As for the Dunhills, I started a thread asking about them. The overwhelming consensus was that Dunhills are great pipes, especially the pre 1967 Dunhills. However, there are other great pipes out there as well and unless you just HAVE to have a Dunhill, you can probably do just as well for less with some of the other makers.

That being said, I was finally able to pick up a 1966 Dunhill from MadHatter when he lost his friggin' mind and sold a bunch of pipes for half what he paid! It is one of my absolute favorites. Great balance, wonderful draw and just feels right. Do I have other pipes that I like as much? Yes, including a basket pipe that was my very first pipe, a Peterson Kapet (around $60), a Neerup that looks very similar to the Dunhill (under $60).

So, what's my point? Uh, I'm not sure. I think I forgot the question. Anyway, see if you can pick up a pre-'67 Dunhill for a reasonable price. Although I've never smoked a Pete Sherlock Holmes pipe, the bulldog shape calls to me every time I look at a pipe/tobacco e-tailer.


----------



## TonyBrooklyn (Jan 28, 2010)

I bought this one for my uncle Pat for Christmas he loves it!

The Tinder Box


----------



## ChronoB (Nov 4, 2007)

Jeff10236 said:


> I have about 2 dozen pipes. My nicest pipes are Petersons, Savinellis and a Stanwell (all nice pipes). I just ordered an estate Peterson from the Sherlock Holmes series, which are very nice pipes. However, lately I've been thinking of adding a higher end pipe ($150-250 range).
> 
> Specifically, I'm mainly thinking about Dunhill, Ser Jacopo, Charatan, a higher end Peterson (like the Sherlock Holmes I just ordered, but new, or one of the other higher end series), maybe a handmade Danish from a number of makers, a higher end Savinelli, and Castello. I now have a pretty decent collection of both Petes and Savs (and one of my favorites is a Karl Erik freehand) so I don't really have a big preference between the more artistic Italian pipes or a Danish, or the more traditional Irish and British pipes.
> 
> I'm especially interested in the Dunhill, Charatan, Castello or Ser Jacopo (and to narrow to two would be Dunhill and Ser Jacopo), but I'm definitely open to all I mentioned and to suggestions I may not have considered.

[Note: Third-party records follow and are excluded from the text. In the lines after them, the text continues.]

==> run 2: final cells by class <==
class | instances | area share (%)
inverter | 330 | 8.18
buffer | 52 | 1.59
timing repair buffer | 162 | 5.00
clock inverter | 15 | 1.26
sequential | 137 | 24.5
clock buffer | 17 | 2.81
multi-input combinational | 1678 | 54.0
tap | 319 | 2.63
**src/slc_pkg.sv**
```systemverilog
`timescale 1ns / 1ps
`default_nettype none

package slc_pkg;

  // Width of every line counter, including the block comment line count.
  localparam int unsigned COUNT_WIDTH = 32;
  localparam int unsigned CHAR_WIDTH  = 16;
  localparam int unsigned LINES_WIDTH = 32;

  typedef logic [COUNT_WIDTH-1:0] cnt_t;
  typedef logic [CHAR_WIDTH-1:0]  char_t;

  localparam char_t CH_SLASH = 16'h002F;
  localparam char_t CH_STAR  = 16'h002A;
  localparam char_t CH_LF    = 16'h000A;
  localparam char_t CH_CR    = 16'h000D;
  localparam char_t CH_TAB   = 16'h0009;
  localparam char_t CH_SPACE = 16'h0020;
  localparam char_t CH_NUL   = 16'h0000;

  // The four counts of one file, as handed from the core to the result register.
  typedef struct packed {
    cnt_t total;
    cnt_t code;
    cnt_t comment;
    cnt_t blank;
  } slc_counts_t;

  // Adds two counts and clamps at the all-ones value.
  function automatic cnt_t sat_add(cnt_t a, cnt_t b);
    logic [COUNT_WIDTH:0] sum;
    sum = {1'b0, a} + {1'b0, b};
    return sum[COUNT_WIDTH] ? '1 : sum[COUNT_WIDTH-1:0];
  endfunction

endpackage

`default_nettype wire

```
**src/slc_core.sv**
```systemverilog
`timescale 1ns / 1ps
`default_nettype none

module slc_core (
  input  wire logic                clk_i,
  input  wire logic                rst_ni,
  input  wire logic                fire_i,
  input  wire slc_pkg::char_t      code_unit_i,
  input  wire logic                has_char_i,
  input  wire logic                end_of_file_i,
  output slc_pkg::slc_counts_t     counts_o
);
  import slc_pkg::*;

  cnt_t  total_q, total_d, code_q, code_d, comment_q, comment_d, blank_q, blank_d;
  cnt_t  block_q, block_d;
  logic  armed_q, armed_d, line_blank_q, line_blank_d;
  logic  pending_q, pending_d, skip_q, skip_d;
  char_t prev_q, prev_d;

  always_comb begin
    cnt_t  tot, cod, com, blk, bln;
    logic  armed, lblank, pend, skip;
    char_t prev;
    tot    = total_q;
    cod    = code_q;
    com    = comment_q;
    bln    = blank_q;
    blk    = block_q;
    armed  = armed_q;
    lblank = line_blank_q;
    pend   = pending_q;
    skip   = skip_q;
    prev   = prev_q;

    if (fire_i && has_char_i) begin
      if (skip_q) begin
        // Inside a line comment: only the newline that ends it matters.
        if (code_unit_i == CH_LF) begin
          skip = 1'b0;
        end
      end else begin
        prev = code_unit_i;
        if (code_unit_i == CH_SLASH) begin
          lblank = 1'b0;
          if (prev_q == CH_SLASH) begin
            if (armed_q) begin
              // Line comment opener: it ends the line as a comment line.
              com    = sat_add(com, cnt_t'(1));
              armed  = 1'b0;
              skip   = 1'b1;
              tot    = sat_add(tot, cnt_t'(1));
              lblank = 1'b1;
              if (pend) begin
                cod  = sat_add(cod, cnt_t'(1));
                pend = 1'b0;
              end
              prev = CH_LF;
            end
          end else if (prev_q == CH_STAR) begin
            com = sat_add(com, blk);
            blk = '0;
          end else if (blk == '0) begin
            armed = 1'b1;
          end
        end else if (code_unit_i == CH_STAR) begin
          lblank = 1'b0;
          if (prev_q == CH_SLASH) begin
            blk = sat_add(blk, cnt_t'(1));
          end
          armed = 1'b0;
        end else if (code_unit_i == CH_LF) begin
          if (blk != '0) begin
            blk = sat_add(blk, cnt_t'(1));
          end else if (lblank) begin
            bln = sat_add(bln, cnt_t'(1));
          end else if (pend) begin
            cod  = sat_add(cod, cnt_t'(1));
            pend = 1'b0;
          end
          tot    = sat_add(tot, cnt_t'(1));
          lblank = 1'b1;
        end else if (code_unit_i inside {CH_CR, CH_TAB, CH_SPACE, CH_NUL}) begin
          lblank = lblank;
        end else begin
          if (blk == '0) begin
            pend = 1'b1;
          end
          lblank = 1'b0;
        end
      end
    end

    counts_o.total   = tot;
    counts_o.code    = cod;
    counts_o.comment = com;
    counts_o.blank   = bln;

    if (fire_i && end_of_file_i) begin
      total_d      = '0;
      code_d       = '0;
      comment_d    = '0;
      blank_d      = '0;
      block_d      = '0;
      armed_d      = 1'b0;
      line_blank_d = 1'b1;
      pending_d    = 1'b0;
      skip_d       = 1'b0;
      prev_d       = CH_NUL;
    end else begin
      total_d      = tot;
      code_d       = cod;
      comment_d    = com;
      blank_d      = bln;
      block_d      = blk;
      armed_d      = armed;
      line_blank_d = lblank;
      pending_d    = pend;
      skip_d       = skip;
      prev_d       = prev;
    end
  end

  always_ff @(posedge clk_i or negedge rst_ni) begin
    if (!rst_ni) begin
      total_q      <= '0;
      code_q       <= '0;
      comment_q    <= '0;
      blank_q      <= '0;
      block_q      <= '0;
      armed_q      <= 1'b0;
      line_blank_q <= 1'b1;
      pending_q    <= 1'b0;
      skip_q       <= 1'b0;
      prev_q       <= CH_NUL;
    end else begin
      total_q      <= total_d;
      code_q       <= code_d;
      comment_q    <= comment_d;
      blank_q      <= blank_d;
      block_q      <= block_d;
      armed_q      <= armed_d;
      line_blank_q <= line_blank_d;
      pending_q    <= pending_d;
      skip_q       <= skip_d;
      prev_q       <= prev_d;
    end
  end

endmodule

`default_nettype wire

```
**src/source_line_classifier.sv**
```systemverilog
// Flow: an accepted item is held in the input register until the core takes it; the
// counts of an end-of-file item are loaded into the result register when it is taken
// and are offered on the result port from there.
// Throughput: one item per cycle while the input does not stall, set by the update of the line state.
// An end-of-file item waits in the input register only while a result is stalled.
// Reset (rst_ni, asynchronous, active low) empties both registers and clears all counts.
`timescale 1ns / 1ps
`default_nettype none

module source_line_classifier (
  input  wire logic                          clk_i,
  input  wire logic                          rst_ni,
  input  wire logic                          in_valid_i,
  output logic                               in_stall_o,
  input  wire logic [slc_pkg::CHAR_WIDTH-1:0] code_unit_i,
  input  wire logic                          has_char_i,
  input  wire logic                          end_of_file_i,
  output logic                               out_valid_o,
  input  wire logic                          out_stall_i,
  output logic [slc_pkg::LINES_WIDTH-1:0]    total_lines_o,
  output logic [slc_pkg::LINES_WIDTH-1:0]    code_lines_o,
  output logic [slc_pkg::LINES_WIDTH-1:0]    comment_lines_o,
  output logic [slc_pkg::LINES_WIDTH-1:0]    blank_lines_o
);
  import slc_pkg::*;

  // Input register: holds one item until the core takes it.
  logic  in_valid_q;
  char_t code_q;
  logic  has_char_q, eof_q;

  // Result register: holds the counts of one file until the consumer takes them.
  logic        out_valid_q;
  slc_counts_t result_q;
  slc_counts_t counts;

  logic out_free, take;

  // The result register can be loaded when it is empty or being emptied this cycle.
  assign out_free = !out_valid_q || !out_stall_i;

  // An ordinary character is always consumed; an end-of-file item needs room for
  // its result, otherwise it stays put and the input side stalls.
  assign take       = in_valid_q && (!eof_q || out_free);
  assign in_stall_o = in_valid_q && !take;

  always_ff @(posedge clk_i or negedge rst_ni) begin
    if (!rst_ni) begin
      in_valid_q <= 1'b0;
    end else if (!in_stall_o) begin
      in_valid_q <= in_valid_i;
    end
  end

  always_ff @(posedge clk_i) begin
    if (in_valid_i && !in_stall_o) begin
      code_q     <= code_unit_i;
      has_char_q <= has_char_i;
      eof_q      <= end_of_file_i;
    end
  end

  // The core holds the line state and produces the counts as they stand after
  // the current character.
  slc_core u_core (
    .clk_i         (clk_i),
    .rst_ni        (rst_ni),
    .fire_i        (take),
    .code_unit_i   (code_q),
    .has_char_i    (has_char_q),
    .end_of_file_i (eof_q),
    .counts_o      (counts)
  );

  always_ff @(posedge clk_i or negedge rst_ni) begin
    if (!rst_ni) begin
      out_valid_q <= 1'b0;
    end else if (out_free) begin
      out_valid_q <= take && eof_q;
    end
  end

  always_ff @(posedge clk_i) begin
    if (take && eof_q) begin
      result_q <= counts;
    end
  end

  assign out_valid_o     = out_valid_q;
  assign total_lines_o   = LINES_WIDTH'(result_q.total);
  assign code_lines_o    = LINES_WIDTH'(result_q.code);
  assign comment_lines_o = LINES_WIDTH'(result_q.comment);
  assign blank_lines_o   = LINES_WIDTH'(result_q.blank);

endmodule

`default_nettype wire

```
## config.mk

```make
export PLATFORM = sky130hd
export DESIGN_NAME = nearest_color_classifier_top
export DESIGN_NICKNAME = d
export VERILOG_FILES = /design/src/hw/rtl/ncc_pkg.sv /design/src/hw/rtl/nearest_color_classifier_top.sv
export SDC_FILE = /design/constraint.sdc
export NUM_CORES = 2
export LEC_CHECK = 0
export BUFFER_PORTS_ARGS = -buffer_cell sky130_fd_sc_hd__buf_4
export CAP_MARGIN = 25
export CORE_MARGIN = 4
export CORE_UTILIZATION = 30
export CTS_CLUSTER_SIZE = 30
export DETAILED_ROUTE_END_ITERATION = 10
export GPL_TIMING_DRIVEN = 1
export SYNTH_ARGS = -nofsm -noshare
export SYNTH_HDL_FRONTEND = slang
export SYNTH_SLANG_ARGS = --single-unit
```

## constraint.sdc

```tcl
create_clock -name clock -period 36.9 [get_ports clock]
set_input_delay 7.38 -clock clock [delete_from_list [all_inputs] [get_ports clock]]
set_output_delay 7.38 -clock clock [all_outputs]
set_load 0.02 [all_outputs]
```

## src/hw/rtl/ncc_pkg.sv

```systemverilog
`timescale 1ns / 1ps

package ncc_pkg;

   // Sizes of the colour table and of the fields
   localparam int MAX_COLORS         = 6;
   localparam int NUM_COLORS_DEFAULT = 6;
   localparam int CHAN_W             = 8;
   localparam int COLOR_W            = 3 * CHAN_W;
   localparam int SQ_W               = 2 * CHAN_W;
   localparam int DIST_W             = 18;
   localparam int THR_W              = 9;
   localparam int IDX_W              = 3;
   localparam int CSR_INDEX_W        = 3;
   localparam int CSR_DATA_W         = COLOR_W;

   // Register indexes and result codes
   localparam logic [CSR_INDEX_W-1:0] CSR_THRESHOLD   = 3'd6;
   localparam logic [IDX_W-1:0]       UNKNOWN_CODE    = 3'd6;
   localparam logic [THR_W-1:0]       THRESH_RESET    = 9'd50;
   localparam logic [DIST_W-1:0]      THRESH_SQ_RESET = DIST_W'(50 * 50);

   typedef struct packed {
      logic [CHAN_W-1:0] pix_blue;
      logic [CHAN_W-1:0] pix_green;
      logic [CHAN_W-1:0] pix_red;
   } pixel_type;

   typedef struct packed {
      logic [IDX_W-1:0]  color_index;
      logic [DIST_W-1:0] min_dist_sq;
   } result_type;

   // Absolute difference of two channel values
   function automatic logic [CHAN_W-1:0] chan_diff(input logic [CHAN_W-1:0] a,
                                                  input logic [CHAN_W-1:0] b);
      return (a >= b) ? (a - b) : (b - a);
   endfunction

   // Squared distance between a pixel and a packed blue/green/red colour
   function automatic logic [DIST_W-1:0] color_dist(input pixel_type p,
                                                   input logic [COLOR_W-1:0] c);
      logic [CHAN_W-1:0] db;
      logic [CHAN_W-1:0] dg;
      logic [CHAN_W-1:0] dr;
      logic [SQ_W-1:0]   sb;
      logic [SQ_W-1:0]   sg;
      logic [SQ_W-1:0]   sr;
      db = chan_diff(p.pix_blue,  c[CHAN_W-1:0]);
      dg = chan_diff(p.pix_green, c[2*CHAN_W-1:CHAN_W]);
      dr = chan_diff(p.pix_red,   c[3*CHAN_W-1:2*CHAN_W]);
      sb = SQ_W'(db) * SQ_W'(db);
      sg = SQ_W'(dg) * SQ_W'(dg);
      sr = SQ_W'(dr) * SQ_W'(dr);
      return DIST_W'(sb) + DIST_W'(sg) + DIST_W'(sr);
   endfunction

endpackage

```

## src/hw/rtl/nearest_color_classifier_top.sv

```systemverilog
`timescale 1ns / 1ps
//  Channel  Direction  Handshake              Payload
//  req      in         req_valid / req_ready  pixel_type (blue, green, red)
//  rsp      out        rsp_valid / rsp_ready  result_type (color_index, min_dist_sq)
//  csr      in         csr_valid / csr_ready  csr_index, csr_data
//
//  One pixel per clock unless rsp stalls; a pixel moves pixel reg, then result reg.
//  The pixel register feeds NUM_COLORS parallel distance units, a compare chain and
//  the threshold test, all combinational, landing in the result register.
//  Synchronous reset clears both stages, the colours to zero and the threshold to 50.
//  A stalled rsp holds its result while the pixel register can still take one more pixel.
//  csr is always ready; the squared threshold is computed once, at the write.

module nearest_color_classifier_top #(
   parameter int NUM_COLORS = ncc_pkg::NUM_COLORS_DEFAULT
) (
   input  logic                               clock,
   input  logic                               reset,
   input  logic                               req_valid,
   output logic                               req_ready,
   input  ncc_pkg::pixel_type                 req_data,
   output logic                               rsp_valid,
   input  logic                               rsp_ready,
   output ncc_pkg::result_type                rsp_data,
   input  logic                               csr_valid,
   output logic                               csr_ready,
   input  logic [ncc_pkg::CSR_INDEX_W-1:0]    csr_index,
   input  logic [ncc_pkg::CSR_DATA_W-1:0]     csr_data
);
   import ncc_pkg::*;

   logic [COLOR_W-1:0] color_ff [NUM_COLORS];
   logic [COLOR_W-1:0] color_in [NUM_COLORS];
   logic [DIST_W-1:0]  thr_sq_ff;
   logic [DIST_W-1:0]  thr_sq_in;
   logic [THR_W-1:0]   thr_val;

   pixel_type          pix_ff;
   pixel_type          pix_in;
   logic               pix_vld_ff;
   logic               pix_vld_in;
   result_type         res_ff;
   result_type         res_in;
   logic               res_vld_ff;
   logic               res_vld_in;
   logic               advance;
   logic               req_xfer;

   logic [DIST_W-1:0]  dist_sq [NUM_COLORS];
   logic [DIST_W-1:0]  best_dist;
   logic [IDX_W-1:0]   best_idx;

   // Accept every register write at once
   assign csr_ready = 1'b1;
   assign thr_val   = csr_data[THR_W-1:0];

   // Update the colour table and the squared threshold
   always_comb begin
      for (int k = 0; k < NUM_COLORS; k++) begin
         color_in[k] = color_ff[k];
         if (csr_valid && csr_index == CSR_INDEX_W'(k)) begin
            color_in[k] = csr_data;
         end
      end
      thr_sq_in = thr_sq_ff;
      if (csr_valid && csr_index == CSR_THRESHOLD) begin
         thr_sq_in = DIST_W'(thr_val) * DIST_W'(thr_val);
      end
   end

   always_ff @(posedge clock) begin
      if (reset) begin
         for (int k = 0; k < NUM_COLORS; k++) begin
            color_ff[k] <= '0;
         end
         thr_sq_ff <= THRESH_SQ_RESET;
      end else begin
         color_ff  <= color_in;
         thr_sq_ff <= thr_sq_in;
      end
   end

   // Advance the pipeline when the result stage is empty or being drained
   assign advance   = !res_vld_ff || rsp_ready;
   assign req_ready = !pix_vld_ff || advance;
   assign req_xfer  = req_valid && req_ready;

   always_comb begin
      pix_in     = req_xfer ? req_data : pix_ff;
      pix_vld_in = req_xfer ? 1'b1 : (advance ? 1'b0 : pix_vld_ff);
      res_vld_in = advance ? pix_vld_ff : res_vld_ff;
   end

   // Measure the distance to each reference colour
   always_comb begin
      for (int k = 0; k < NUM_COLORS; k++) begin
         dist_sq[k] = color_dist(pix_ff, color_ff[k]);
      end
   end

   // Pick the nearest colour, lowest index on ties, then apply the threshold
   always_comb begin
      best_dist = dist_sq[0];
      best_idx  = '0;
      for (int k = 1; k < NUM_COLORS; k++) begin
         if (dist_sq[k] < best_dist) begin
            best_dist = dist_sq[k];
            best_idx  = IDX_W'(k);
         end
      end
      res_in = res_ff;
      if (advance && pix_vld_ff) begin
         res_in.min_dist_sq = best_dist;
         res_in.color_index = (best_dist > thr_sq_ff) ? UNKNOWN_CODE : best_idx;
      end
   end

   always_ff @(posedge clock) begin
      if (reset) begin
         pix_vld_ff <= 1'b0;
         res_vld_ff <= 1'b0;
      end else begin
         pix_vld_ff <= pix_vld_in;
         res_vld_ff <= res_vld_in;
      end
   end

   always_ff @(posedge clock) begin
      pix_ff <= pix_in;
      res_ff <= res_in;
   end

   assign rsp_valid = res_vld_ff;
   assign rsp_data  = res_ff;

endmodule

```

Personally, if you're going to go Dunhill, buy a well-maintained one from their best days, 1960s or earlier. Today's Dunhills are certainly nice pipes, but there isn't anything special or unique about them other than their name. They're good, but terribly overpriced. If you want a classic, high-end English pipe right now look at Ashton, Ferndown, or Northern Briars.

Castello is certainly a good choice. Another high-end Italian maker worth looking into is Ardor. Some of their pipes are a little to wild looking for me, but they are great smokers and some more conservative ones are there to be had.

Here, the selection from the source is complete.